5. Calls and other practicalities
Those working on investigations – particularly those living with others – must have a location where calls may be taken confidentially. Appropriate equipment (e.g. headsets) should also be used. This may only be possible at particular times of the day and so a regular call at a set time may be appropriate.
Consideration needs to be given to the practicalities of producing data to regulators or prosecutors (especially if eDisclosure personnel do not have access to hard drives or other removable media in their working location). Secure file transfer platforms may provide a solution but it is important to check file size restrictions and system compatibilities – and in any event, well ahead of any deadlines. Regulators and prosecutors have particular requirements for submission of electronic data including in relation to the integrity of the underlying metadata. The mode of delivery of these documents should therefore be checked for compliance with the relevant requirements. Deadlines for production of documents to regulators or prosecutors may need to be extended. In this regard, early engagement with regulators or prosecutors is likely to assist.

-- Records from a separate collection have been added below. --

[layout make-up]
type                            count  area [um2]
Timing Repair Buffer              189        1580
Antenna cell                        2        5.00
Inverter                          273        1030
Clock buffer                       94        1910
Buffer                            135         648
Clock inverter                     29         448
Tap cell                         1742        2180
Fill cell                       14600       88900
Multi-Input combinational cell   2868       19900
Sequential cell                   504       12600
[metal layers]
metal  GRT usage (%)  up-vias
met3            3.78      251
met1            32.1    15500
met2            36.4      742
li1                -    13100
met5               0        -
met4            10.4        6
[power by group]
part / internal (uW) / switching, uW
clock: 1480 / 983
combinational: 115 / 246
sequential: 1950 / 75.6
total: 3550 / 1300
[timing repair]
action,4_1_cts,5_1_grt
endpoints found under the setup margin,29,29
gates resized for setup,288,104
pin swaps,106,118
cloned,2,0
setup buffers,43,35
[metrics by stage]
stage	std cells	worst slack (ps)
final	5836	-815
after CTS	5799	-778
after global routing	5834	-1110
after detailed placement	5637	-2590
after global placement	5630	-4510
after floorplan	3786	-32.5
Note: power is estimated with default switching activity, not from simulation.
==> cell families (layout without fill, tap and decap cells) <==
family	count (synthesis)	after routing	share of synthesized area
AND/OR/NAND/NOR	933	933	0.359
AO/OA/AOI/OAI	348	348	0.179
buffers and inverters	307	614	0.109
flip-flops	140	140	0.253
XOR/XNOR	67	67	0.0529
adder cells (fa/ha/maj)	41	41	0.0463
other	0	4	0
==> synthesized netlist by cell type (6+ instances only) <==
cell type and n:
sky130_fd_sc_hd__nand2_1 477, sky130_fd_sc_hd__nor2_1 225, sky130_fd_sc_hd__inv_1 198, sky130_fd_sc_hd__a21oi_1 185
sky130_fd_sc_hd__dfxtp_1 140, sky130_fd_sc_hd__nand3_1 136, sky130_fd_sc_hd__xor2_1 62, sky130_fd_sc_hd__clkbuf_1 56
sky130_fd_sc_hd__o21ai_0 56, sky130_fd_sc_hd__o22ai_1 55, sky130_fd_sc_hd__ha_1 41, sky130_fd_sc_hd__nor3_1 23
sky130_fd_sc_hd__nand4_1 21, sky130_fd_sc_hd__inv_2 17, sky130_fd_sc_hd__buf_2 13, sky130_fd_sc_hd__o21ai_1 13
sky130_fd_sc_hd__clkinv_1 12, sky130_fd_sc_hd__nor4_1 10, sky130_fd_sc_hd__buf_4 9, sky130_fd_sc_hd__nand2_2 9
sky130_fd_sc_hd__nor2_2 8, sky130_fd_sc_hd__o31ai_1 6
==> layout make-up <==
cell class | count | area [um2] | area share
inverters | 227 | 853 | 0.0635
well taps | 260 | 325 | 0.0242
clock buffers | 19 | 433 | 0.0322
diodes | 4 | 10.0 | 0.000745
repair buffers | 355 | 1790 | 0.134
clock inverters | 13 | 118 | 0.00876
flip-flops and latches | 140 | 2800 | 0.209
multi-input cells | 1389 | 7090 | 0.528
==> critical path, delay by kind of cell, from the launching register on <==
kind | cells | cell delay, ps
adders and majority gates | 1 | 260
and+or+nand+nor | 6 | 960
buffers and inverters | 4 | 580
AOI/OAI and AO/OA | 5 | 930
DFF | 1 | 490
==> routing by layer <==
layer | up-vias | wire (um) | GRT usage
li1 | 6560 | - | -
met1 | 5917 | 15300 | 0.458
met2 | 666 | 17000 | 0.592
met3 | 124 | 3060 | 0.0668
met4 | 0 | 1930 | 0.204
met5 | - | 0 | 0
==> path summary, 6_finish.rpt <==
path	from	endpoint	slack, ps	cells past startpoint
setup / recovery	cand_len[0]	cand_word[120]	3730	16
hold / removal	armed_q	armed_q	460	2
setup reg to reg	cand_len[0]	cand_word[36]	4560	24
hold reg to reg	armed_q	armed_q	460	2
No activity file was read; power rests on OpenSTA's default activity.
### src/rtl/sortnet_pkg.sv
package sortnet_pkg;

   // Layer parity: even layers pair (0,1),(2,3)...; odd layers pair (1,2),(3,4)...
   function automatic bit layer_is_odd(input int layer);
      return (layer % 2) != 0;
   endfunction

   // Number of compare-exchange cells in a layer of the given parity.
   function automatic int cells_in_layer(input int lanes, input bit odd);
      return odd ? (lanes - 2) / 2 : lanes / 2;
   endfunction

   // First lane touched by a layer of the given parity.
   function automatic int first_lane(input bit odd);
      return odd ? 1 : 0;
   endfunction

endpackage

### src/rtl/sortnet_cas.sv
module sortnet_cas #(
   parameter int KEY_W = 16,
   parameter int IDX_W = 3
) (
   input  logic [KEY_W-1:0] a_key,
   input  logic [IDX_W-1:0] a_idx,
   input  logic [KEY_W-1:0] b_key,
   input  logic [IDX_W-1:0] b_idx,
   output logic [KEY_W-1:0] lo_key,
   output logic [IDX_W-1:0] lo_idx,
   output logic [KEY_W-1:0] hi_key,
   output logic [IDX_W-1:0] hi_idx
);

   logic exch;

   // Strict compare: equal keys stay put, which keeps the sort stable.
   always_comb begin
      exch   = a_key > b_key;
      lo_key = exch ? b_key : a_key;
      lo_idx = exch ? b_idx : a_idx;
      hi_key = exch ? a_key : b_key;
      hi_idx = exch ? a_idx : b_idx;
   end

endmodule

### src/rtl/sortnet_layer.sv
module sortnet_layer
   import sortnet_pkg::*;
#(
   parameter int N_ELEM = 8,
   parameter int KEY_W  = 16,
   parameter int IDX_W  = 3,
   parameter bit ODD    = 1'b0
) (
   input  logic                    clk,
   input  logic                    rst_n,
   input  logic                    v_i,
   input  logic [N_ELEM*KEY_W-1:0] key_i,
   input  logic [N_ELEM*IDX_W-1:0] idx_i,
   output logic                    v_o,
   output logic [N_ELEM*KEY_W-1:0] key_o,
   output logic [N_ELEM*IDX_W-1:0] idx_o
);

   localparam int NCELL = cells_in_layer(N_ELEM, ODD);
   localparam int BASE  = first_lane(ODD);

   logic [KEY_W-1:0] in_k  [N_ELEM];
   logic [IDX_W-1:0] in_x  [N_ELEM];
   logic [KEY_W-1:0] nxt_k [N_ELEM];
   logic [IDX_W-1:0] nxt_x [N_ELEM];
   logic [KEY_W-1:0] q_k   [N_ELEM];
   logic [IDX_W-1:0] q_x   [N_ELEM];
   logic             v_q;

   for (genvar j = 0; j < N_ELEM; j++) begin : g_unpack
      assign in_k[j] = key_i[j*KEY_W +: KEY_W];
      assign in_x[j] = idx_i[j*IDX_W +: IDX_W];
   end

   for (genvar p = 0; p < NCELL; p++) begin : g_cell
      localparam int LO = BASE + 2*p;
      localparam int HI = LO + 1;

      sortnet_cas #(.KEY_W(KEY_W), .IDX_W(IDX_W)) u_cas (
         .a_key (in_k[LO]),
         .a_idx (in_x[LO]),
         .b_key (in_k[HI]),
         .b_idx (in_x[HI]),
         .lo_key(nxt_k[LO]),
         .lo_idx(nxt_x[LO]),
         .hi_key(nxt_k[HI]),
         .hi_idx(nxt_x[HI])
      );

      // smaller key lands on the lower lane
      a_r1_min_low: assert property (@(posedge clk) disable iff (!rst_n)
         v_i |-> (nxt_k[LO] <= nxt_k[HI]));

      // the cell either passes or exchanges whole pairs
      a_r4_pair_kept: assert property (@(posedge clk) disable iff (!rst_n)
         v_i |-> ((nxt_k[LO] == in_k[LO] && nxt_x[LO] == in_x[LO] &&
                   nxt_k[HI] == in_k[HI] && nxt_x[HI] == in_x[HI]) ||
                  (nxt_k[LO] == in_k[HI] && nxt_x[LO] == in_x[HI] &&
                   nxt_k[HI] == in_k[LO] && nxt_x[HI] == in_x[LO])));

      // equal keys are never exchanged
      a_r7_equal_hold: assert property (@(posedge clk) disable iff (!rst_n)
         (v_i && in_k[LO] == in_k[HI]) |-> (nxt_x[LO] == in_x[LO]));
   end

   if (ODD) begin : g_edges
      assign nxt_k[0]        = in_k[0];
      assign nxt_x[0]        = in_x[0];
      assign nxt_k[N_ELEM-1] = in_k[N_ELEM-1];
      assign nxt_x[N_ELEM-1] = in_x[N_ELEM-1];
   end

   always_ff @(posedge clk) begin
      if (!rst_n) v_q <= 1'b0;
      else        v_q <= v_i;
   end

   // Data registers carry no reset; they only load on a valid set.
   always_ff @(posedge clk) begin
      if (v_i) begin
         for (int j = 0; j < N_ELEM; j++) begin
            q_k[j] <= nxt_k[j];
            q_x[j] <= nxt_x[j];
         end
      end
   end

   assign v_o = v_q;
   for (genvar j = 0; j < N_ELEM; j++) begin : g_pack
      assign key_o[j*KEY_W +: KEY_W] = q_k[j];
      assign idx_o[j*IDX_W +: IDX_W] = q_x[j];
   end

endmodule

### src/rtl/sortnet_top.sv
module sortnet_top
   import sortnet_pkg::*;
#(
   parameter int N_ELEM     = 8,
   parameter int KEY_W      = 16,
   parameter int IDX_W      = 3,
   parameter int NUM_LAYERS = N_ELEM
) (
   input  logic                    clk,
   input  logic                    rst_n,
   input  logic                    in_valid,
   input  logic [N_ELEM*KEY_W-1:0] in_key,
   input  logic [N_ELEM*IDX_W-1:0] in_idx,
   output logic                    out_valid,
   output logic [N_ELEM*KEY_W-1:0] out_key,
   output logic [N_ELEM*IDX_W-1:0] out_idx
);

   localparam int CNT_W = $clog2(NUM_LAYERS + 1) + 1;

   if (N_ELEM < 2 || (N_ELEM % 2) != 0) begin : g_chk_lanes
      $error("sortnet_top: N_ELEM must be even and at least 2");
   end
   if (NUM_LAYERS < N_ELEM) begin : g_chk_layers
      $error("sortnet_top: NUM_LAYERS must be at least N_ELEM to guarantee order");
   end
   if (KEY_W < 1 || IDX_W < 1) begin : g_chk_width
      $error("sortnet_top: KEY_W and IDX_W must be positive");
   end

   logic                    st_v [NUM_LAYERS+1];
   logic [N_ELEM*KEY_W-1:0] st_k [NUM_LAYERS+1];
   logic [N_ELEM*IDX_W-1:0] st_x [NUM_LAYERS+1];

   assign st_v[0] = in_valid;
   assign st_k[0] = in_key;
   assign st_x[0] = in_idx;

   for (genvar l = 0; l < NUM_LAYERS; l++) begin : g_layer
      sortnet_layer #(
         .N_ELEM(N_ELEM),
         .KEY_W (KEY_W),
         .IDX_W (IDX_W),
         .ODD   (layer_is_odd(l))
      ) u_layer (
         .clk  (clk),
         .rst_n(rst_n),
         .v_i  (st_v[l]),
         .key_i(st_k[l]),
         .idx_i(st_x[l]),
         .v_o  (st_v[l+1]),
         .key_o(st_k[l+1]),
         .idx_o(st_x[l+1])
      );
   end

   assign out_valid = st_v[NUM_LAYERS];
   assign out_key   = st_k[NUM_LAYERS];
   assign out_idx   = st_x[NUM_LAYERS];

   // Checking logic: output order and warm-up window
   logic             out_ordered;
   logic [CNT_W-1:0] warm_cnt;

   always_comb begin
      out_ordered = 1'b1;
      for (int j = 0; j < N_ELEM-1; j++) begin
         if (out_key[j*KEY_W +: KEY_W] > out_key[(j+1)*KEY_W +: KEY_W])
            out_ordered = 1'b0;
      end
   end

   always_ff @(posedge clk) begin
      if (!rst_n)                     warm_cnt <= '0;
      else if (warm_cnt < NUM_LAYERS) warm_cnt <= warm_cnt + 1'b1;
   end

   // every valid output set is ascending
   a_r2_sorted_out: assert property (@(posedge clk) disable iff (!rst_n)
      out_valid |-> out_ordered);

   // nothing valid before a set could have crossed every layer
   a_r3_no_early_valid: assert property (@(posedge clk) disable iff (!rst_n)
      out_valid |-> (warm_cnt >= CNT_W'(NUM_LAYERS)));

endmodule

### config.mk
export PLATFORM = sky130hd
export DESIGN_NAME = sortnet_top
export DESIGN_NICKNAME = d
export VERILOG_FILES = /design/src/rtl/sortnet_pkg.sv /design/src/rtl/sortnet_cas.sv /design/src/rtl/sortnet_layer.sv /design/src/rtl/sortnet_top.sv
export SDC_FILE = /design/constraint.sdc
export NUM_CORES = 2
export LEC_CHECK = 0
export BUFFER_PORTS_ARGS = -buffer_cell sky130_fd_sc_hd__buf_4
export CORE_ASPECT_RATIO = 1.2
export CORE_MARGIN = 2
export CORE_UTILIZATION = 63
export CTS_CLUSTER_DIAMETER = 200
export DETAILED_ROUTE_END_ITERATION = 10
export PLACE_DENSITY = 0.8
export SLEW_MARGIN = 10
export SYNTH_ARGS = -nofsm -noshare
export SYNTH_HDL_FRONTEND = slang
export SYNTH_SLANG_ARGS = --single-unit
export TNS_END_PERCENT = 10
### constraint.sdc
create_clock -name clk -period 4.8 [get_ports clk]
set_clock_uncertainty 0.05 [all_clocks]
set_input_delay 0.96 -clock clk [delete_from_list [all_inputs] [get_ports clk]]
set_output_delay 0.96 -clock clk [all_outputs]
set_load 0.02 [all_outputs]
==> results.yml <==
drt:
  drtIter0Drc: 8607
  viasPerCell: 6.98
  vias: 55100
  drc: 0
  routedWlPerCell_microns: 23.5
  ant_nets: 0
  firstDrtPassIters: 7
  wl_microns: 186000
job:
  drv_cap: 0
hold_path:
  min_from: "g_layer[4].u_layer.q_k[1][58]"
  hold_class: "reg -> reg"
  holdPathEnd: "g_layer[5].u_layer.q_k[1][58]"
  min_path_cells: 0
yosys:
  synth_fp_nets: 6921
  synthArstFlopShare: 0
  syn_avg_cell_area_sq_um: 11.5
  synth_edf_count: 1216
  yosys_warnings: 0
  ys.flop_type: "edfxtp_1"
  synth_seq_area_share: 0.505
  synth-seq-cells: 1224
  synth_cell_type_count: 41
  syn_area_sq_um: 72600
  syn_inst: 6318
floorplanning:
  io_pins: 308
  rows: 136
  core_sq_um: 114000
  die_h_microns: 376
  dieArea_sq_um: 118000
  start_util: 0.635
  die_x_microns: 314
pwr:
  finalPower_mw: 24.0
  leakagePower_nw: 28.9
  netSwitchingPower_mw: 5.44
  clkPwrFrac: 0.380
  pwr-share-comb: 0.095
  power.density_nw_per_um2: 302
  swShare: 0.227
  irDropWorstVdd_uv: 322
  pwr-share-seq: 0.525
  internal_power_mw: 18.6
worst_setup_path:
  reg2reg_slack_ns: 1.17
  r2r_cells: 7
  cp-end-kind: "register"
  r2r_start: "g_layer[4].u_layer.q_k[0][31]"
  critPathMaxFanout: 38
  r2r-end: "g_layer[5].u_layer.q_k[0][38]"
  cp-start-kind: "register"
  crit_arrival_ns: 4.12
  crit_required_ns: 5.29
  criticalPathCategory: "reg -> reg"
cts:
  cts_tree: "yes"
  h-tree-depth: 3
  postCtsResizedCells: 0
  clock-root-buffer: "clkbuf_16"
  cts_setup_buffers: 0
  hold_buffers: 0
  cts_made_buffers: 115
  clock_path_buffers: 3
  path_clk_slew_ns: 0.07
  clkSinkCount: 1224
  clock_latency_ns: 0.75
timing:
  drv_slew: 0
  relSlewSlack: 0.124
  tightest_slew_ns: 1.31
  period_minus_slack_ns: 3.63
  finalCritPeriodShare: 0.756
  max_freq_ghz: 0.275
  tns_ns: 0
  finalSetupViolCount: 0
  rsz0062_at_grt: "false"
  final_hold_viol_count: 0
global_routing:
  track_usage: 0.308
  grt_pass1_wl_microns: 292000
  antenna_found_initial: 3
  grt_overflow_total: 0
  grt_pass1_vias: 51600
  grt_max_degree: 154
placement:
  gp_congestion: 0.950
  dp_hpwl_microns: 127000
  io_buffer_count: 307
layout:
  diodes: 0
  syn_to_final_growth_pct: 9.45
  final_cell_mix: "1216 x edfxtp_1, 1078 x nand3_1, 550 x mux2_2"
  fin_nets: 6888
  drive_gt1_frac: 0.197
  layout_commonest_cell: "edfxtp_1"
run_status:
  run_status: "complete, no violations"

The growth in remote working will continue to increase the number and variety of data sources relevant to investigations, e.g. Skype, Zoom, Microsoft teams, Google chat, WhatsApp, WeChat and SMS, etc. Employers should make sure that their remote working and data privacy policies set clear expectations for employees on appropriate use of these media and what may be monitored or reviewed and the extent to which data on personal devices may be required.
As an overarching point, companies should ensure that as far as possible, they have the capability to preserve and collect data remotely. Retaining business records is good business practice, but it also has legal implications. The US Department of Justice (DOJ), for example, requires companies to implement appropriate guidance and controls to ensure that messages sent over ephemeral instant messaging applications are retained, and are retrievable in the event of an investigation. Companies that fail to do so could be prohibited from receiving full credit for timely and appropriate remediation in the context of a DOJ investigation.
Conducting investigations remotely presents a significant opportunity to save costs and to speed up the investigative process because it cuts down on the amount of travel and time required to conduct investigations. However, face-to-face or onsite data collections, meetings and interviews will always have their place (but may increasingly require justification).
The move to remote working necessitates a more technology-driven approach to managing investigations. Companies with a variety of ongoing investigations would be well-advised to consider maintaining a secure online investigations portal which should, among other things, help to track the progress of the various investigations and acts as a repository for key documents.